Staff Profile
Dr Peter Malkin
Strategic Research Adviser
- Email: peter.malkin@ncl.ac.uk
- Telephone: +44(0) 191 2085636
- Fax: +44 (0) 191 20 88180
- Address: Centre for Advanced Electrical Drives
Electrical and Electronic Engineering
School of Engineering
Merz Court
Newcastle University
NE1 7RU, UK
Peter has a proven track record of achievement in both academic and industrial research and development of novel electrical power systems. Peter has extensive experience of directing and guiding university and industrial research and successful product development resulting in new patents and new products. Peter has made a significant contribution to R&D of new technologies including high temperature superconductors, wide-band-gap semiconductors and novel network designs. Currently researching technologies associated with Hybrid and Electric aircraft propulsion systems.
Current Position
Strategic Research Advisor ;Working in the School of Engineering with an objective to build on the work done in the field of More Electric Aircraft and create research activities in the field of Hybrid Electric Aircraft.
Previous Positions
CRANFIELD UNIVERSITY, School of Engineering ; Professor of Electrical Power Engineering
ROLLS-ROYCE plc Chief Technologist for Electrical Systems, Elected as Rolls-Royce Senior Engineering Fellow in Electrical Power Systems (EPS)
Other Activities
- Served on RAE2008 sub-panel 23 –Electrical and Electronics
Served on REF 2014 sub panel 13 –Electrical and Materials.
- Visiting Professor at Strathclyde University 2006- 2011
Leading a small team in the Electrical Power Group to research technologies in suitable for propulsion systems for Hybrid and Electric Aircraft. This is a new and rapidly developing field as modelling has shown that such aircraft are capable of significant reduction of global emissions of CO2, NOx and indeed in noise pollution.

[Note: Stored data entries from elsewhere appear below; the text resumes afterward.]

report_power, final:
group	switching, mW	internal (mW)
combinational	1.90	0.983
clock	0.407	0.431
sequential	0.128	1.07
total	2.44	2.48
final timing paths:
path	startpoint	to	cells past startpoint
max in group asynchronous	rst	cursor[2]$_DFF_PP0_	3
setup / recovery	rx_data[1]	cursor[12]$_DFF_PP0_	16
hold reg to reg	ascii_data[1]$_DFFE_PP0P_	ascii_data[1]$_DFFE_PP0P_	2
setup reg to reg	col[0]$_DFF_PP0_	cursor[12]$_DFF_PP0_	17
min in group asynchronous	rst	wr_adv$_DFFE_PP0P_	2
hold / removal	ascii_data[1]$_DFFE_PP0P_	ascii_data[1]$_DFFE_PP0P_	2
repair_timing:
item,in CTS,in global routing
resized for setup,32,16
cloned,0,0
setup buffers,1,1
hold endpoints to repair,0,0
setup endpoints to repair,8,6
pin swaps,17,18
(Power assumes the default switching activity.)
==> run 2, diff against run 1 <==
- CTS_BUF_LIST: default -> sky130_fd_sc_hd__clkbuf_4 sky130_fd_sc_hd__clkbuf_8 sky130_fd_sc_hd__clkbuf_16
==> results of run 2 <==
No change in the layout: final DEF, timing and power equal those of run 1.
`config.mk`:
```
export PLATFORM = sky130hd
export DESIGN_NAME = lfsr_rand_stream
export DESIGN_NICKNAME = d
export VERILOG_FILES = /design/src/rtl/lfsr_rand_stream.sv
export SDC_FILE = /design/constraint.sdc
export NUM_CORES = 1
export LEC_CHECK = 0
export CAP_MARGIN = 10
export CORE_MARGIN = 4
export CORE_UTILIZATION = 48
export DETAILED_ROUTE_END_ITERATION = 6
export GPL_TIMING_DRIVEN = 0
export PLACE_DENSITY = 0.74
export RECOVER_POWER = 50
export REMOVE_ABC_BUFFERS = 1
export SYNTH_ARGS = -nofsm -noshare
export SYNTH_HDL_FRONTEND = slang
export SYNTH_SLANG_ARGS = --single-unit
export TNS_END_PERCENT = 10
```
`constraint.sdc`:
```
create_clock -name clk -period 2.15 [get_ports clk]
set_clock_uncertainty 0.1 [all_clocks]
set_input_delay 0.645 -clock clk [delete_from_list [all_inputs] [get_ports clk]]
set_output_delay 0.645 -clock clk [all_outputs]
set_load 0.03 [all_outputs]
```
`src/rtl/lfsr_rand_stream.sv`:
```
// Paces advance strobes to an external 8-bit LFSR, captures each new value and
// streams the samples out of a small reserved-slot FIFO as valid/ready bytes.
module lfsr_rand_stream #(
  parameter int unsigned DEPTH = 4,
  parameter int unsigned DIV   = 4
) (
  input  logic                       clk,
  input  logic                       rst,
  input  logic                       run,
  input  logic [7:0]                 lfsr_dout,
  output logic                       lfsr_en,
  output logic                       out_valid,
  input  logic                       out_ready,
  output logic [7:0]                 out_data,
  output logic [$clog2(DEPTH):0]     level,
  output logic                       stall,
  output logic                       err_zero
);

  localparam int unsigned PtrW = $clog2(DEPTH);
  localparam int unsigned LvlW = PtrW + 1;
  localparam int unsigned CntW = (DIV > 1) ? $clog2(DIV) : 1;

  logic [CntW-1:0] cnt_q;
  logic            en_q;
  logic            cap_q;
  logic [LvlW-1:0] level_q;
  logic [PtrW-1:0] wr_q;
  logic [PtrW-1:0] rd_q;
  logic            stall_q;
  logic            err_q;
  logic [7:0]      mem_q [DEPTH];

  logic            tick;
  logic            room;
  logic            accept;
  logic            push;
  logic            pop;
  logic [LvlW:0]   resv;

  // Slots already promised to in-flight requests count against capacity.
  always_comb begin
    tick   = run && (cnt_q == CntW'(DIV - 1));
    resv   = {1'b0, level_q} + (LvlW + 1)'(en_q) + (LvlW + 1)'(cap_q);
    room   = resv < (LvlW + 1)'(DEPTH);
    accept = tick && room;
    push   = cap_q && (lfsr_dout != 8'h00);
    pop    = (level_q != '0) && out_ready;
  end

  always_ff @(posedge clk) begin
    if (rst) begin
      cnt_q   <= '0;
      en_q    <= 1'b0;
      cap_q   <= 1'b0;
      level_q <= '0;
      wr_q    <= '0;
      rd_q    <= '0;
      stall_q <= 1'b0;
      err_q   <= 1'b0;
    end else begin
      if (!run || tick) begin
        cnt_q <= '0;
      end else begin
        cnt_q <= cnt_q + 1'b1;
      end
      en_q  <= accept;
      cap_q <= en_q;
      if (tick && !room) begin
        stall_q <= 1'b1;
      end
      if (cap_q && (lfsr_dout == 8'h00)) begin
        err_q <= 1'b1;
      end
      if (push) begin
        wr_q <= wr_q + 1'b1;
      end
      if (pop) begin
        rd_q <= rd_q + 1'b1;
      end
      level_q <= level_q + LvlW'(push) - LvlW'(pop);
    end
  end

  always_ff @(posedge clk) begin
    if (!rst && push) begin
      mem_q[wr_q] <= lfsr_dout;
    end
  end

  assign lfsr_en   = en_q;
  assign level     = level_q;
  assign out_valid = (level_q != '0);
  assign out_data  = out_valid ? mem_q[rd_q] : 8'h00;
  assign stall     = stall_q;
  assign err_zero  = err_q;

endmodule

```
Word level (Yosys, flattened, before mapping)
Memories as Yosys holds them, arrays and structs flattened. A register that Yosys moved wholly into a read port is not among the register bits.
Cells that the tools add are included.
W data, S select, Z words.

cells by class
  add/subtract/negate cells = 7
  order comparisons = 1
  eq/ne operators = 1
  mux-type cells = 5
  reduce and logical (&&, ||, !) cells = 15

operator list
  operator               count
  $logic_not A8 Y1       1
  $mux W8                1
  $reduce_bool A8 Y1     1
  $logic_and A1 B1 Y1    7
  $add A2 B1 Y2 const B  3
  $add A3 B1 Y4          1
  $add A4 B1 Y4          1
  $lt A4 B3 Y1 const B   1
  $mux W2                2
  $add A3 B1 Y3          1
  $logic_not A1 Y1       3
  $reduce_bool A3 Y1     1
  $sub A3 B1 Y3          1
  $eq A2 B2 Y1 const B   1
  $mux W1                2
  $reduce_or A2 Y1       1
  $logic_or A1 B1 Y1     1

storage, ports and cells
  bits in registers = 13
  RAM bits = 32
  input port bits = 12
  logic and storage cells = 38
  memories = 1

memories
  memory  depth  width  rd ports  clocked after memory_dff  write ports  RTL line  RTL
  mem_q   4      8      1         1                         1            32        logic [7:0] mem_q [DEPTH];

Longest topological paths before layout
Gate-level depths: netlist of run 1.

  word-level depth = 5
  depth in mapped cells = 9

Least setup slack after synthesis of run 1
Ideal clock, no wire load.

  path kind = input to register
  start = input lfsr_dout[1]
  end = register level_q[1] (netlist: level[1])
  data arrival time = 2.095 ns
  slack = -0.174 ns
  stages = 8
  buffers on the path = 0
  path through = nor4_2 -> a21boi_2 -> inv_1 -> ha_1 -> inv_1 -> ha_1 -> fa_1 -> nor2b_1

on the way
  longest elaborated chain between the ends = 4

RTL lines
  element               RTL line  RTL
  from (decl)           10        input logic [7:0] lfsr_dout,
  $reduce_bool A8 Y1    47        push = cap_q && (lfsr_dout != 8'h00);
  $logic_and A1 B1 Y1   47
  $add A3 B1 Y3         81        level_q <= level_q + LvlW'(push) - LvlW'(pop);
  $sub A3 B1 Y3         81
  to (signal assigned)  81
  to (decl)             27        logic [LvlW-1:0] level_q;

No other way between the ends.
A chain may end at the register's enable or synchronous reset.

==> qor.log, run 1 <==
qor: critical_path.timing.critical_path.fanout_max 7
qor: layout.final_common_cell sky130_fd_sc_hd__edfxtp_1
qor: worst_hold_path.hp-class reg -> reg
qor: sta.timing.final.crit_period 2380 ps
qor: placed_design.gp_congestion 0.703
qor: layout.fillers 287
qor: critical_path.critical-path-slowest-cell sky130_fd_sc_hd__mux4_2
qor: floorplan.design.portCount 27
qor: floorplan.standard_cell_row_count 22
qor: sta.report.final.slew_viol_count 0
qor: sta.final-setup-viol-count 10
qor: sta.worst_slew_pin_slew 594 ps
qor: drt.via_count 1118
qor: pwr.irDropWorstVdd 0.660 mV
qor: synthesis.postSynth.asyncResetShare 0%
qor: grt.first_global_vias 1166
qor: pwr.power.share.clock 25.5%
qor: sta.slew_headroom 60.4%
qor: sta.hold_slack 334 ps
qor: synthesis.mappedNetlistArea 1960 sq um
qor: floorplan.chipWidth 71.9 microns
qor: grt.antenna_found_initial 0
qor: clock_network.cts.clk_slew.worst_paths 80 ps
qor: pwr.netSwitchingPower 0.894 mW
qor: critical_path.cp_cell_instances buf_12, mux4_2, and2b_1, buf_6
qor: drt.drtAntennaViolNets 0
qor: pwr.power_leakage 0.920 nW
qor: pwr.combinationalPowerShare 35.5%
qor: synthesis.netlist_instances 124
qor: drt.route.detailed.vias_per_inst 5.32
qor: layout.diodes 0
qor: critical_path.endpoint_type_of_the_worst_setup_path primary output
qor: critical_path.critPathMaxStageDelay 470 ps
qor: clock_network.post_cts_hold_buffer_count 0
qor: drt.drt_iter0_drc 42
qor: critical_path.setup_cp_type reg -> out
qor: synthesis.yosysUniqueCellTypes 30
qor: synthesis.edff_count_synth 32
qor: sta.fmaxAchievable 0.420 GHz
qor: sta.final-hold-violation-count 0
qor: sta.unrepaired_setup_endpoints_after_global_routing true
qor: floorplan.initial_core_utilization 51.6%
qor: drt.drc_errors 0
qor: clock_network.clock_tree.buffer_depth 2
qor: sta.timing.final.crit_share 111%
qor: outcome.status finished with violations
qor: clock_network.cts_made_buffers 5
qor: clock_network.clock_tree.root_cell sky130_fd_sc_hd__clkbuf_8
qor: critical_path.cp_data_required_time 1400 ps
qor: grt.grt_start_max_net_pins 15
qor: layout.final_cells 210
qor: synthesis.seq_area_frac_synth 64.4%
qor: floorplan.chipHeight 71.9 microns
qor: critical_path.path_buf_inv 2
qor: outcome.failed_checks setup timing
qor: synthesis.mapped_avg_cell_area 15.8 sq um
qor: layout.design.final.nets 183
qor: clock_network.htree_levels 2
qor: pwr.areal_power_density_over_the_cells 1190 nW/um^2
qor: layout.drive_above_1_share 27.8%
qor: synthesis.dominantRegCellSynth sky130_fd_sc_hd__edfxtp_1
qor: clock_network.clock_sink_count 47
qor: grt.first_pass_grt_wire_length 5710 microns
qor: synthesis.synth_warn 0
qor: drt.detail_route.first_pass.iterations 4
qor: synthesis.ys_seq_elements 47
qor: placed_design.dp.cells 195
qor: layout.synthToLayoutAreaGrowth 25.0%
qor: pwr.p_int 2.01 mW
qor: sta.postLayoutSetupSlackWorst -233 ps
qor: drt.routedWlPerCell 16.3 microns
qor: layout.most_frequent_cells_in_the_layout sky130_fd_sc_hd__edfxtp_1 (32), sky130_fd_sc_hd__dfxtp_1 (12), sky130_fd_sc_hd__clkbuf_1 (10)
qor: floorplan.die-area 5170 sq um
qor: floorplan.core_area 3800 sq um
qor: grt.track_usage 14.8%
qor: grt.globalRoute.totalOverflow 0
qor: clock_network.tritoncts built
qor: placed_design.hpwl_after_detailed_placement 2410 microns
qor: placed_design.place.port_buffers 26
qor: critical_path.path_delay_family multiplexers
qor: run.drv.max_cap_violation_count 0
qor: critical_path.crit_path_start_kind register
qor: clock_network.clock_latency 290 ps
qor: pwr.pwr-share-seq 39.0%
qor: sta.tns -1540 ps
qor: critical_path.critPathArrivalTime 1640 ps
qor: drt.drt_wl_total 3430 microns
qor: pwr.power.switching_fraction 30.8%
-- state kept, by name, indices dropped and copies added (netlist names), named ones only --
register / count
lfsr_en: 1
cap_q: 1
level: 3
stall: 1
rd_q: 2
wr_q: 2
cnt_q: 2
mem_q: 32
err_zero: 1
-- area by class of cell --
type | count | area, sq um | share of cell area, %
multi-input combinational | 65 | 684 | 27.9
clock buffer | 6 | 72.6 | 2.96
clock inverter | 2 | 60.1 | 2.45
timing repair buffer | 33 | 272 | 11.1
tap | 48 | 60.1 | 2.45
sequential | 47 | 1270 | 51.7
inverter | 9 | 33.8 | 1.38
-- kinds of logic (layout without fill, tap and decap cells) --
group	Yosys count	count (layout)	synth area share, %
flops	47	47	64.4
simple gates	33	33	10.8
buf+inv	12	50	2.68
fa+ha+maj	10	10	6.77
compound gates	10	10	4.09
mux	9	9	9.96
xor+xnor	3	3	1.34
-- worst paths after layout --
check,to,start,slack (ps),cells after the start
worst max-delay path,out_data[2],register,-230,4
worst min-delay path,cnt_q[0],cnt_q[0],330,1
worst max register to register,level[1],level[2],-70,7
worst min register to register,cnt_q[0],cnt_q[0],330,1
-- cell usage after synthesis (2+ instances only) --
master | n | area (sq um)
sky130_fd_sc_hd__edfxtp_1 | 32 | 961
sky130_fd_sc_hd__dfxtp_1 | 15 | 300
sky130_fd_sc_hd__ha_1 | 9 | 113
sky130_fd_sc_hd__inv_1 | 9 | 33.8
sky130_fd_sc_hd__mux4_2 | 8 | 180
sky130_fd_sc_hd__nor2_1 | 8 | 30.0
sky130_fd_sc_hd__and2b_1 | 6 | 45.0
sky130_fd_sc_hd__and3_1 | 5 | 31.3
sky130_fd_sc_hd__nor2b_1 | 5 | 31.3
sky130_fd_sc_hd__xor2_1 | 3 | 26.3
sky130_fd_sc_hd__clkbuf_1 | 2 | 7.51
sky130_fd_sc_hd__nor4_2 | 2 | 25.0
sky130_fd_sc_hd__o31ai_1 | 2 | 15.0
sky130_fd_sc_hd__or4_1 | 2 | 15.0
-- worst register-to-register path: cells and delay by family, from the launching register on --
| kind | cells | cell delay [ps] |
|---|---|---|
| fa+ha+maj | 3 | 910 |
| flops | 1 | 390 |
| compound gates | 1 | 380 |
| buf+inv | 2 | 170 |
| simple gates | 1 | 130 |
-- metrics by stage --
stage / worst slack (ps) / util (%) / area (sq um) / total power, mW
floorplan: -159 / - / 1940 / 1.70
global placement: -855 / 59.5 / 2260 / 2.04
detailed placement: -912 / 59.5 / 2260 / 2.07
CTS: -256 / 65.2 / 2480 / 2.93
global route: -309 / 64.5 / 2450 / 3.07
finish: -233 / 64.5 / 2450 / 2.90
-- layer usage --
| layer | GRT usage [%] | up-vias | part of all wire [%] |
|---|---|---|---|
| met1 | 17.2 | 554 | 42 |
| met3 | 4.16 | 6 | 3.9 |
| li1 | - | 538 | - |
| met5 | 0 | - | 0 |
| met2 | 26.1 | 20 | 52 |
| met4 | 5.64 | 0 | 1.5 |
-- power groups by stage --
| stage | clock, mW | combinational (mW) | sequential (mW) |
|---|---|---|---|
| after global routing | 0.801 | 1.12 | 1.15 |
| after floorplan | 0 | 0.546 | 1.16 |
| after CTS | 0.753 | 1.05 | 1.13 |
| final | 0.739 | 1.03 | 1.13 |
| after detailed placement | 0 | 0.931 | 1.14 |
| after global placement | 0 | 0.906 | 1.14 |
-- what timing repair did --
action,4_1_cts,5_1_grt
pin swaps,2,7
setup endpoints to repair,47,26
gates resized for setup,83,38
setup buffers,5,2
No activity file was read; power rests on OpenSTA's default activity.
==> run 2, diff against run 1 <==
- HOLD_SLACK_MARGIN: default -> 0.15
==> results of run 2 <==
The final DEF is identical to that of run 1; final timing and power are the same.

We are working on novel elctrical machines and power networks adapted to this challenging application. We are also investigating high-temperature superconducting systems to meet future requirements for larger aircraft. The combined use of cryogens such as LNG and Liquid Hydrogen for cooling and fuel could result in significantly reduced emissions for future air travel.